"""

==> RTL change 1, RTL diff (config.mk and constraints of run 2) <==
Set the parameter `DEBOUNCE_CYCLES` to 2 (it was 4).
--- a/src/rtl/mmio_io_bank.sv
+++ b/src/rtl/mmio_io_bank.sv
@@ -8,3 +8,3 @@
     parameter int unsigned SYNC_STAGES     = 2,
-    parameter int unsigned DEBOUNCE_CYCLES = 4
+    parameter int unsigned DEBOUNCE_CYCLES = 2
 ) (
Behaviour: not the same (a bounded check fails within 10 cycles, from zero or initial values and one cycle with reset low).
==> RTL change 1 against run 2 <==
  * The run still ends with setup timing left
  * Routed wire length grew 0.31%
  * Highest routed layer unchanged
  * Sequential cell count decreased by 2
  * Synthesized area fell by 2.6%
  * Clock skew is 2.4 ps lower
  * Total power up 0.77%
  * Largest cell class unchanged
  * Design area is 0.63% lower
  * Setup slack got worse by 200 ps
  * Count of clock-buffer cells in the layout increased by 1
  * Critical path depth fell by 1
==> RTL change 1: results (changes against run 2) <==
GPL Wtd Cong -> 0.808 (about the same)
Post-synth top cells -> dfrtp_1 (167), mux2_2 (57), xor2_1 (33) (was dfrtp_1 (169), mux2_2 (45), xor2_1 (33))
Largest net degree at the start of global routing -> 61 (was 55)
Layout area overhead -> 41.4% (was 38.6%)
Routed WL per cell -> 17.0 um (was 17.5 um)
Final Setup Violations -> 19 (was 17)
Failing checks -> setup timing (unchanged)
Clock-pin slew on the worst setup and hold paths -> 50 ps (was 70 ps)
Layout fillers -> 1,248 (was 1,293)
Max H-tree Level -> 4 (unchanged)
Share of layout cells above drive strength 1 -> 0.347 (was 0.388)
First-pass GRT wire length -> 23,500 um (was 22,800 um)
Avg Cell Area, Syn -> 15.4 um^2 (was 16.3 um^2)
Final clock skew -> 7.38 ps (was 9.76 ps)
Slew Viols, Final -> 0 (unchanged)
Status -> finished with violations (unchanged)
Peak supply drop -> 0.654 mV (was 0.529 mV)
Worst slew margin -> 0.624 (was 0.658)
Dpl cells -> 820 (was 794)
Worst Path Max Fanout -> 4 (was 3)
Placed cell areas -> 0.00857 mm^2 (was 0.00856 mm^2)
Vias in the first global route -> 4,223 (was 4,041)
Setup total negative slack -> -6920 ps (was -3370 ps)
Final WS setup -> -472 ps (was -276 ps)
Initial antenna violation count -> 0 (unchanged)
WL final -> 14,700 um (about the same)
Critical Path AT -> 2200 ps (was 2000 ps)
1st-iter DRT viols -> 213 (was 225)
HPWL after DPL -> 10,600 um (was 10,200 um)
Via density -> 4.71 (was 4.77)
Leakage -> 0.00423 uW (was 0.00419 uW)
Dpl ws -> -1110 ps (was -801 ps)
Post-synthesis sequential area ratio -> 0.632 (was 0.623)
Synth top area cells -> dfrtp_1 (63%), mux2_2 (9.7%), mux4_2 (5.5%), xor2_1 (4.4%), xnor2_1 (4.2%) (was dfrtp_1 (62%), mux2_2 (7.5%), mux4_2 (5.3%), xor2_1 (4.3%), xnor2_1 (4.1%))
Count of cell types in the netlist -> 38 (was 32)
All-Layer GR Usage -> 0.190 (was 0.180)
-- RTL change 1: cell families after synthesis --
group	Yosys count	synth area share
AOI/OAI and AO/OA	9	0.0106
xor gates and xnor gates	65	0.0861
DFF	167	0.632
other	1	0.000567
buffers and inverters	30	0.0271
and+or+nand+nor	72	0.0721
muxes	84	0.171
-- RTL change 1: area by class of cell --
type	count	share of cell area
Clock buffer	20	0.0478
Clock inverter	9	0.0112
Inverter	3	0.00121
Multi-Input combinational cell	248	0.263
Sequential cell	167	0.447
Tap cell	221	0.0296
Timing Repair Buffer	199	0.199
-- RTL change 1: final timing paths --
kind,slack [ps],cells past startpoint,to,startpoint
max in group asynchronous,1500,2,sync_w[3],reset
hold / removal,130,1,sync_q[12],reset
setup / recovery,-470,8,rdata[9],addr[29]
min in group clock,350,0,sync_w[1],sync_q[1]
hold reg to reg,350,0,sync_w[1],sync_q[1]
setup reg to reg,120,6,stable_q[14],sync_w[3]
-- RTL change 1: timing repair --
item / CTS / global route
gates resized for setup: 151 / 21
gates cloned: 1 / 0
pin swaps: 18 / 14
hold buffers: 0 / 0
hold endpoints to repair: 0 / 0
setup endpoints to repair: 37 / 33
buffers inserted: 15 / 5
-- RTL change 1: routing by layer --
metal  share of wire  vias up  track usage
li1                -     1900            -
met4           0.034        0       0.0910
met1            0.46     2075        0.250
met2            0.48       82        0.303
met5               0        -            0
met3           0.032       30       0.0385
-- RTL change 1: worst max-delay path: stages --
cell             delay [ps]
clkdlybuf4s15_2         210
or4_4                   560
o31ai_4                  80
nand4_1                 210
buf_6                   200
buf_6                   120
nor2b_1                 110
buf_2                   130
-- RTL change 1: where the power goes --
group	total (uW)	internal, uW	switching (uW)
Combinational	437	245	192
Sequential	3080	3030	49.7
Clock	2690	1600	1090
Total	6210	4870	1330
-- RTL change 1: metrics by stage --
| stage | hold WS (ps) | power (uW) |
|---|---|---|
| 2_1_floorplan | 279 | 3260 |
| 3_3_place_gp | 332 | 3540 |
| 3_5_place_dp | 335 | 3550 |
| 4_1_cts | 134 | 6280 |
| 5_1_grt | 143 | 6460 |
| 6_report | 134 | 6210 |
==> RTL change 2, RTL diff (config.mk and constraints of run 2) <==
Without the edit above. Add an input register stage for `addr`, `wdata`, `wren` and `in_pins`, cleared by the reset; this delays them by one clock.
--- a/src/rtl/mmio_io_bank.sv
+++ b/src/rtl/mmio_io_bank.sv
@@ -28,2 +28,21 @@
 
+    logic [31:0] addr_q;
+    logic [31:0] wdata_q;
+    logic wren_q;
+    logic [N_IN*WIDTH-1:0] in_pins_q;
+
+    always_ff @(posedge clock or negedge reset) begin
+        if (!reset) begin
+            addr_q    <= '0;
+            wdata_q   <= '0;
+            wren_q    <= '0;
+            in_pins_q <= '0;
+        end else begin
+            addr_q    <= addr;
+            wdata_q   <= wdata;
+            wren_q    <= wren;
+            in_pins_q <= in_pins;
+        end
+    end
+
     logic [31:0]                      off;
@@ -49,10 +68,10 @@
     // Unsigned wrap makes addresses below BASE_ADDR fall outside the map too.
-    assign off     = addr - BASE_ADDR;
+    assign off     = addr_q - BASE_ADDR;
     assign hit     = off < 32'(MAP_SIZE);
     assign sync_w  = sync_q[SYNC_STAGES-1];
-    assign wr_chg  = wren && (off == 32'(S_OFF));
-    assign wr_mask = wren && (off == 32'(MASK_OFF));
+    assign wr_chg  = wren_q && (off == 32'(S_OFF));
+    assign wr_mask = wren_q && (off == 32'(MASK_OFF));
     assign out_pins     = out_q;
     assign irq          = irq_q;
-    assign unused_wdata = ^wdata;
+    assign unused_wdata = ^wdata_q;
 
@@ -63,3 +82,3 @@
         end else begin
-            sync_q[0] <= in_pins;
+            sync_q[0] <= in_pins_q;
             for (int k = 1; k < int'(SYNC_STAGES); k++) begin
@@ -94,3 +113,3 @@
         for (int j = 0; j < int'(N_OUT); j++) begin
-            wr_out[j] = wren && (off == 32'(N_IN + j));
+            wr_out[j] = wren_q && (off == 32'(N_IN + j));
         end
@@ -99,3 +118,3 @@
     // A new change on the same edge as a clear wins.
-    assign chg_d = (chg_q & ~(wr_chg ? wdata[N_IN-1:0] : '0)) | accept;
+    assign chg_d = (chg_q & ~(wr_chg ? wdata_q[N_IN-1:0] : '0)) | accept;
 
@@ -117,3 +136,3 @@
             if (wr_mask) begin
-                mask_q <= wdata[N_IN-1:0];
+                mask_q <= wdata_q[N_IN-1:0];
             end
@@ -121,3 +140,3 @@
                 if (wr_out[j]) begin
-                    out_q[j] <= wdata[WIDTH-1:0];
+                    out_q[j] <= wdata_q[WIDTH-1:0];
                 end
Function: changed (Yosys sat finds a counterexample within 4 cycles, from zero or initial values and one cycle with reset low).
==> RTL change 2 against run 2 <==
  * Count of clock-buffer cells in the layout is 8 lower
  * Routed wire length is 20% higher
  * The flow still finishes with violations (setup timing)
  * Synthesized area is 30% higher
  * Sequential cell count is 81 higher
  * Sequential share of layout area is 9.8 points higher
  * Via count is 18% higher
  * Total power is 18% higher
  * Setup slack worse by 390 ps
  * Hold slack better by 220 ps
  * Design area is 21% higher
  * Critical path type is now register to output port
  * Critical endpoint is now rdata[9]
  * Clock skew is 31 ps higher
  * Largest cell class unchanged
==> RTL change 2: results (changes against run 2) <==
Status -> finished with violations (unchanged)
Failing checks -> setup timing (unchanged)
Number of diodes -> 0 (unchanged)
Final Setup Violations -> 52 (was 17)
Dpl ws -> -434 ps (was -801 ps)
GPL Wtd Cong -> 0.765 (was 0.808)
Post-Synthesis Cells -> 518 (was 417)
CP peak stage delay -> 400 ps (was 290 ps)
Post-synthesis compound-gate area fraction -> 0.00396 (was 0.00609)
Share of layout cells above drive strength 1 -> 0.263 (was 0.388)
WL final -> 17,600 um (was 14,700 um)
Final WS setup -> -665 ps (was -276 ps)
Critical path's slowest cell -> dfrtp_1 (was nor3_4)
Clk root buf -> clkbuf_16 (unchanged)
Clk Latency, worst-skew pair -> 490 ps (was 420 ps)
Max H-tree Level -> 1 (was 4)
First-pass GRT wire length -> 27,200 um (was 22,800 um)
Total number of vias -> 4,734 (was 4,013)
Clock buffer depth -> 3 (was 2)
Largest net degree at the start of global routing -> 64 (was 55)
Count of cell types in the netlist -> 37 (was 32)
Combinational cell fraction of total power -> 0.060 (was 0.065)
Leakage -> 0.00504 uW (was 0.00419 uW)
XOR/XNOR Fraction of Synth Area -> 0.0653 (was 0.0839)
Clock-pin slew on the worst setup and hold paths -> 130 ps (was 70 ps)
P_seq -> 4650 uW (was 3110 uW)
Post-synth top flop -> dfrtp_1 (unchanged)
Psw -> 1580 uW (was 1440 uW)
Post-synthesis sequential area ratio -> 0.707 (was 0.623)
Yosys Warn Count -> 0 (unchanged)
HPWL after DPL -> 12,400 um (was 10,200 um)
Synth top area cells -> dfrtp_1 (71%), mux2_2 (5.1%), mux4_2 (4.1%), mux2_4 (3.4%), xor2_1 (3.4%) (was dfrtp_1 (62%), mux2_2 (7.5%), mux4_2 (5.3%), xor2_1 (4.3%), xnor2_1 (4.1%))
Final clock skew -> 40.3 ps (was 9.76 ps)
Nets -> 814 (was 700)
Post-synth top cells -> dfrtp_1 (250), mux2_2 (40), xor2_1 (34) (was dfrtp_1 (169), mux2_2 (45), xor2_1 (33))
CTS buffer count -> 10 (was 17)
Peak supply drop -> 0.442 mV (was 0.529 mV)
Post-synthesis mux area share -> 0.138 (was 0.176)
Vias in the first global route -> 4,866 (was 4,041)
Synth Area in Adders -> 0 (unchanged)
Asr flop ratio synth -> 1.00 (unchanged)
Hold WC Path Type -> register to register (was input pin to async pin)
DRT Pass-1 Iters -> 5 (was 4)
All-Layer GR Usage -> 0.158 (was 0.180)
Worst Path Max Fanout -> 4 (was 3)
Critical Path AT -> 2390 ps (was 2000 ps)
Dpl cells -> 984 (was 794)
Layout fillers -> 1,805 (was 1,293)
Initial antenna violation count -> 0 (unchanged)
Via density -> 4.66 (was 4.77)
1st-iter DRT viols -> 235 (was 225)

"""
"""

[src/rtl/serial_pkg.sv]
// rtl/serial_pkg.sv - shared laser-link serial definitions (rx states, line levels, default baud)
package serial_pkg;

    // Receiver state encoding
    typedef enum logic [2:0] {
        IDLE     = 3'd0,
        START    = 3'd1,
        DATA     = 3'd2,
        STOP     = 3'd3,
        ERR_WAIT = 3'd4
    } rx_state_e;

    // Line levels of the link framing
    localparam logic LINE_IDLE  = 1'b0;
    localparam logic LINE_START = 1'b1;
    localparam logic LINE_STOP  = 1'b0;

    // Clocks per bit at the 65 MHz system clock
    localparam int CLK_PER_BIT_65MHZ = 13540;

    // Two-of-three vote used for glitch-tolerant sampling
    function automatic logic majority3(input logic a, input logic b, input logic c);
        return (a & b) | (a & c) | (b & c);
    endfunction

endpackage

"""

> [DIRECTIONS FOR THIS TASK]:
Among the entries above, find the line with "Post-synth top cells -> dfrtp_1 (250), mux2_2" and the line with "Layout fillers -> 1,805 (was 1,293)"; give again exactly these two lines and all lines between them.

> [OUTPUT FOR THIS EXERCISE]:
Post-synth top cells -> dfrtp_1 (250), mux2_2 (40), xor2_1 (34) (was dfrtp_1 (169), mux2_2 (45), xor2_1 (33))
CTS buffer count -> 10 (was 17)
Peak supply drop -> 0.442 mV (was 0.529 mV)
Post-synthesis mux area share -> 0.138 (was 0.176)
Vias in the first global route -> 4,866 (was 4,041)
Synth Area in Adders -> 0 (unchanged)
Asr flop ratio synth -> 1.00 (unchanged)
Hold WC Path Type -> register to register (was input pin to async pin)
DRT Pass-1 Iters -> 5 (was 4)
All-Layer GR Usage -> 0.158 (was 0.180)
Worst Path Max Fanout -> 4 (was 3)
Critical Path AT -> 2390 ps (was 2000 ps)
Dpl cells -> 984 (was 794)
Layout fillers -> 1,805 (was 1,293)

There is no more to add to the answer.